The traditional causes of American mortality, which include heart disease, stroke, cancer, motor vehicle accidents, firearm murders, suicides, chronic liver disease (think alcohol), and various non-gun homicides, continue unabated. Despite advances in the diagnosis and treatment of all of these problems, other than homicides, over the past two decades, the United States has hit a limit on life extension. The underlying problem is partly limited access to healthcare resources.  An increasing number of Americans cannot get or cannot afford good, consistent healthcare. Some of the reduction in life expectancy is self-inflicted. Americans continue to shorten their lives with illicit drug use, chronic alcoholism, and gun violence.

Those who believe that the American healthcare system will provide them with the longest life expectancy in the world are simply wrong. By most current measures, the United States ranks 46th in terms of average life expectancy in comparison to other countries. Some assessments rank it below 54 other countries. Currently, the average lifespan of an American ranks below that of an Estonian and just above that of a Turkish citizen. This poor ranking is not a function of the ethnic or national background of our diverse population. We are, for the most part, a nation of immigrants, and the average life expectancies in many of the countries from which our citizens or their ancestors originated are longer than those of the average American.
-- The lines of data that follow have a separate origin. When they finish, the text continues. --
What follows belongs to an exercise in optimizing a design on an open flow for small area and a short achievable clock period; a production flow would make more cautious choices.
RTL that was checked went through simulation tests only; none was proved equivalent to the original.
The RTL of run 3 was laid out without a check of its function.
Power and IR drop assume default switching activity.

==> flow/design.v, too long to show whole: its modules and the start of the top module <==
// module ce_dalu: 264 lines
// module ce_dalu_mac: 940 lines
// module ce_dalu_add41: 120 lines
// module ce_dalu_add16: 99 lines
// module ce_dalu_inc16: 54 lines
// module ce_dalu_cmp16: 53 lines
module ce_dalu (
    input  wire        clk,
    input  wire        rst,          
    input  wire        ins_valid,    
    input  wire [31:0] ins,          
    input  wire [2:0]  rd_sel,       
    output wire [15:0] rd_data,
    output wire [39:0] acc,          
    output wire [4:0]  flags         
);
  // ...
==> flow/flow/run.sh <==
#!/bin/bash
# Standard layout, with these changes:
#  - synthesis: the standard synthesis script, sourcing a copy of ORFS's
#    synth.tcl whose only change is the ABC script (flow/abc.script);
#  - after synthesis, fapol.py removes inverters around full adders by
#    flipping adder polarities; the result is kept only if ABC proves it
#    equivalent to the synthesized netlist;
#  - plain buffers (not delay cells) on the ports;
#  - the resizer's timing repair asked for more setup slack than the
#    standard flow.
set -euo pipefail
W=$PWD
F=$W/flow
sed 's#^  log_cmd abc {\*}$abc_args$#  log_cmd abc -script '"$F"'/abc.script {*}[lrange $abc_args 2 end]#' \
    "$FLOW_HOME/scripts/synth.tcl" > "$W/synth_mine.tcl"
grep -q "abc.script" "$W/synth_mine.tcl"
sed 's#source $::env(SCRIPTS_DIR)/synth.tcl#source '"$W"'/synth_mine.tcl#' \
    "$W/synth_recipe.tcl" > "$W/synth_recipe_mine.tcl"
grep -q "synth_mine.tcl" "$W/synth_recipe_mine.tcl"
ARGS=(SYNTH_SCRIPT="$W/synth_recipe_mine.tcl"
      BUFFER_PORTS_ARGS="-buffer_cell sky130_fd_sc_hd__buf_2"
      SETUP_SLACK_MARGIN=10 TNS_END_PERCENT=0)
bash standard.sh "${ARGS[@]}" synth > make_synth.log 2>&1

# full-adder polarity clean-up, checked by ABC's combinational equivalence
R=$W/orfs/results/sky130hd/ce_dalu/base
LIB=$FLOW_HOME/platforms/sky130hd/lib/sky130_fd_sc_hd__tt_025C_1v80.lib
cp "$R/1_2_yosys.v" "$W/netlist_synth.v"
python3 "$F/fapol.py" "$W/netlist_synth.v" "$W/netlist_fapol.v" > fapol.log 2>&1
for n in synth fapol; do
  cat > "$W/blif_$n.ys" <<EOY
read_liberty -ignore_miss_func $LIB
read_verilog $W/netlist_$n.v
hierarchy -top ce_dalu
flatten
opt_clean
techmap
opt -fast
dfflegalize -cell \$_DFF_P_ x
write_blif $W/netlist_$n.blif
EOY
  yosys -q -s "$W/blif_$n.ys" > "yosys_blif_$n.log" 2>&1
done
yosys-abc -c "cec $W/netlist_synth.blif $W/netlist_fapol.blif" > cec.log 2>&1 || true
if grep -q "Networks are equivalent" cec.log; then
  cp "$W/netlist_fapol.v" "$R/1_2_yosys.v"
  echo "fapol netlist used" >> fapol.log
else
  echo "fapol netlist NOT used" >> fapol.log
fi
bash standard.sh "${ARGS[@]}" finish > make.log 2>&1
==> flow/flow/abc.script <==
strash
dch -f
map -a
topo
stime -c
buffer -c
upsize -c
dnsize -c
==> flow/flow/fapol.py <==
#!/usr/bin/env python3
"""Full-adder polarity clean-up of a synthesized netlist.

A full adder is self-dual: FA(~a, ~b, ~c) = (~cout, ~sum).  Synthesis leaves
inverters between full adders (and between full adders and other logic)
wherever the polarity it picked for an adder does not match its neighbours.
This pass flips an adder (connects its inputs to the complemented nets and
complements its outputs) whenever that removes more inverters than it adds,
until no flip helps.  The function of the netlist is unchanged; registers and
all other cells are left as they are.

Usage: fapol.py in.v out.v
"""
import re
import sys
from collections import defaultdict

FA = re.compile(r"sky130_fd_sc_hd__fa_\d+$")
INV = re.compile(r"sky130_fd_sc_hd__(inv|clkinv)_\d+$")
INV_CELL = "sky130_fd_sc_hd__inv_1"


def main(src, dst):
    text = open(src).read()
    m = re.search(r"^module\s+\w+\s*\(.*?\);\n", text, re.S | re.M)
    head_end = m.end()
    end = text.rindex("endmodule")
    body = text[head_end:end]

    # split body into declarations and cell instances
    cell_re = re.compile(r"^  (sky130_fd_sc_hd__\w+)\s+(\S+)\s*\((.*?)\n  \);\n", re.S | re.M)
    decl_parts = []
    cells = {}
    order = []
    pos = 0
    for cm in cell_re.finditer(body):
        decl_parts.append(body[pos:cm.start()])
        pos = cm.end()
        typ, name, pinstxt = cm.group(1), cm.group(2), cm.group(3)
        pins = {}
        for pm in re.finditer(r"\.(\w+)\(([^()]*)\)", pinstxt):
            pins[pm.group(1)] = pm.group(2).strip()
        cells[name] = [typ, pins]
        order.append(name)
    decl_parts.append(body[pos:])
    decls = "".join(decl_parts)
    if re.search(r"^\s*assign\b", decls, re.M):
        # aliased nets: leave the netlist alone
        open(dst, "w").write(text)
        print("fapol: netlist has assign statements, unchanged")
        return

    outputs = {"X", "Y", "Q", "Q_N", "SUM", "COUT", "HI", "LO"}
    ports_out = set()
    for pm in re.finditer(r"^\s*output\s+(\[\d+:\d+\]\s*)?(\S+);", text[:head_end] + decls, re.M):
        rng, nm = pm.group(1), pm.group(2)
        if rng:
            hi, lo = map(int, re.findall(r"\d+", rng))
            for i in range(min(hi, lo), max(hi, lo) + 1):
                ports_out.add(f"{nm}[{i}]")
        else:
            ports_out.add(nm)

    driver = {}
    loads = defaultdict(set)

    def rebuild():
        driver.clear()
        loads.clear()
        for name, (typ, pins) in cells.items():
            for p, n in pins.items():
                if not n:
                    continue
                if p in outputs:
                    driver[n] = (name, p)
                else:
                    loads[n].add((name, p))

    rebuild()

    def is_inv(name):
        return INV.match(cells[name][0]) is not None

    def inv_of(n):
        """An inverter whose input is net n, if any."""
        for (c, p) in loads[n]:
            if is_inv(c) and p == "A":
                return c
        return None

    newid = [0]

    def new_net():
        newid[0] += 1
        return f"fapol_n{newid[0]}"

    def new_inv(a):
        newid[0] += 1
        name = f"fapol_i{newid[0]}"
        y = new_net()
        cells[name] = [INV_CELL, {"A": a, "Y": y}]
        order.append(name)
        driver[y] = (name, "Y")
        loads[a].add((name, "A"))
        return y

    def remove_cell(name):
        typ, pins = cells.pop(name)
        for p, n in pins.items():
            if p in outputs:
                driver.pop(n, None)
            else:
                loads[n].discard((name, p))

    def connect(cell, pin, net):
        old = cells[cell][1][pin]
        loads[old].discard((cell, pin))
        cells[cell][1][pin] = net
        loads[net].add((cell, pin))

    def flip_gain(f):
        pins = cells[f][1]
        gain = 0
        for p in ("A", "B", "CIN"):
            n = pins[p]
            d = driver.get(n)
            if d and is_inv(d[0]):
                if len(loads[n]) == 1 and n not in ports_out:
                    gain += 1
            elif inv_of(n) is None:
                gain -= 1
        for q in ("COUT", "SUM"):
            o = pins[q]
            invs = [c for (c, p) in loads[o] if is_inv(c) and p == "A"]
            others = [x for x in loads[o] if not (is_inv(x[0]) and x[1] == "A")]
            if o in ports_out:
                others.append(("<port>", ""))
            gain += len(invs)
            if others:
                gain -= 1
        return gain

    def flip(f):
        pins = cells[f][1]
        # inputs
        for p in ("A", "B", "CIN"):
            n = pins[p]
            d = driver.get(n)
            if d and is_inv(d[0]):
                src = cells[d[0]][1]["A"]
                connect(f, p, src)
                if not loads[n] and n not in ports_out:
                    remove_cell(d[0])
            else:
                i = inv_of(n)
                y = cells[i][1]["Y"] if i else new_inv(n)
                connect(f, p, y)
        # outputs: the adder now drives the complement of o
        for q in ("COUT", "SUM"):
            o = pins[q]
            invs = [c for (c, p) in list(loads[o]) if is_inv(c) and p == "A"]
            others = [x for x in loads[o] if not (is_inv(x[0]) and x[1] == "A")]
            is_port = o in ports_out
            if not invs and not others and not is_port:
                continue
            nn = new_net()
            driver.pop(o, None)
            pins[q] = nn
            driver[nn] = (f, q)
            # loads that wanted ~o take the adder's output directly
            for c in invs:
                y = cells[c][1]["Y"]
                for (lc, lp) in list(loads[y]):
                    connect(lc, lp, nn)
                if y in ports_out:
                    # keep the port net: regenerate it from nn
                    loads[o].discard((c, "A"))
                    cells[c] = ["sky130_fd_sc_hd__buf_1", {"A": nn, "X": y}]
                    loads[nn].add((c, "A"))
                    driver[y] = (c, "X")
                    continue
                remove_cell(c)
            # loads that want o get an inverter of the adder's output
            if others or is_port:
                name = f"fapol_i{newid[0] + 1}"
                newid[0] += 1
                cells[name] = [INV_CELL, {"A": nn, "Y": o}]
                order.append(name)
                driver[o] = (name, "Y")
                loads[nn].add((name, "A"))

    fas = [c for c in order if FA.match(cells[c][0])]
    ninv0 = sum(1 for c in cells if is_inv(c))
    changed = True
    rounds = 0
    nflip = 0
    while changed and rounds < 50:
        changed = False
        rounds += 1
        for f in fas:
            if flip_gain(f) > 0:
                flip(f)
                nflip += 1
                changed = True
    ninv1 = sum(1 for c in cells if is_inv(c))

    # emit
    used = set()
    for name in order:
        if name in cells:
            for n in cells[name][1].values():
                used.add(n)

    def fmt(n):
        return n + " " if n.startswith("\\") else n

    out = [text[:head_end], decls.rstrip("\n") + "\n"]
    for i in range(1, newid[0] + 1):
        if f"fapol_n{i}" in used:
            out.append(f"  wire fapol_n{i};\n")
    for name in order:
        if name not in cells:
            continue
        typ, pins = cells[name]
        pl = ",\n".join(f"    .{p}({fmt(n)})" for p, n in pins.items())
        out.append(f"  {typ} {fmt(name)} (\n{pl}\n  );\n")
    out.append(text[end:])
    open(dst, "w").write("".join(out))
    print(f"fapol: {len(fas)} full adders, {nflip} flips, inverters {ninv0} -> {ninv1}")


if __name__ == "__main__":
    main(sys.argv[1], sys.argv[2])
==> flow/standard.sh <==
#!/bin/bash
# synth_recipe.tcl (not shown) runs the flow's synth.tcl, then flattens the netlist and writes it again
# the make line also repeats each setting of config.mk as NAME=value (left out here)
make -C /OpenROAD-flow-scripts/flow DESIGN_CONFIG=/design/flow/config.mk WORK_HOME=/design/flow/orfs CLKGATE_MAP_FILE= SYNTH_SCRIPT=/design/flow/synth_recipe.tcl "${@:-finish}"
==> flow/config.mk <==
export PLATFORM = sky130hd
export DESIGN_NAME = ce_dalu
export DESIGN_NICKNAME = ce_dalu
export VERILOG_FILES = /design/flow/design.v
export SDC_FILE = /design/flow/constraint.sdc
export NUM_CORES = 8
export LEC_CHECK = 0
export ABC_AREA = 1
export CAP_MARGIN = 20
export CORE_MARGIN = 2
export CORE_UTILIZATION = 45
export CTS_BUF_LIST = sky130_fd_sc_hd__clkbuf_8
export CTS_CLUSTER_DIAMETER = 60
export CTS_CLUSTER_SIZE = 15
export SLEW_MARGIN = 20
==> flow/constraint.sdc <==
create_clock -name core_clock -period 20.0 [get_ports {clk}]
set_input_delay 4.0000 -clock core_clock [delete_from_list [all_inputs] [get_ports {clk}]]
set_output_delay 4.0000 -clock core_clock [all_outputs]
set_load 0.01 [all_outputs]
The average life expectancy of a citizen of Japan is over 85 years; that of a citizen of Italy, 84 years; of Greece, 82 years; of Slovenia, 81 years; of Chile, 80 years.

In 1965, President Lyndon Johnson signed bills that created Medicare and Medicaid. These initiatives were opposed by the medical establishment and numerous state legislatures. Despite efforts to kill these programs, they became entrenched in the American psyche as irrevocable “entitlements” for the elderly and the poor.  Subsequent efforts to expand these programs have had some success (e.g., unlimited access to renal dialysis) and some resounding failures (e.g., the “public option”). Unless American lawmakers allow the development of a more equitable and rational healthcare system (dare I say Medicare for all) we may soon see the life expectancies for our citizens to rival that of Belarus (74 years) or North Korea (72 years). Part of the American dream is for our children to have longer lives than we, their parents.  If we can break our illicit drug habits, curb our alcohol consumption, wean ourselves off guns, learn to drive less recklessly, and trust science more than superstitions we may yet realize that part of the American dream.

Dr. Lechtenberg is an Easton resident who graduated from Tufts University and Tufts Medical School in Massachusetts and subsequently trained at The Mount Sinai Hospital and Columbia-Presbyterian Medical Center in Manhattan.  He worked as a neurologist at several New York Hospitals, including Kings County and The Long Island College Hospital, while maintaining a private practice, teaching at SUNY Downstate Medical School, and publishing 15 books on a variety of medical topics. He worked in drug development in the USA, as well as in England, Germany, and France.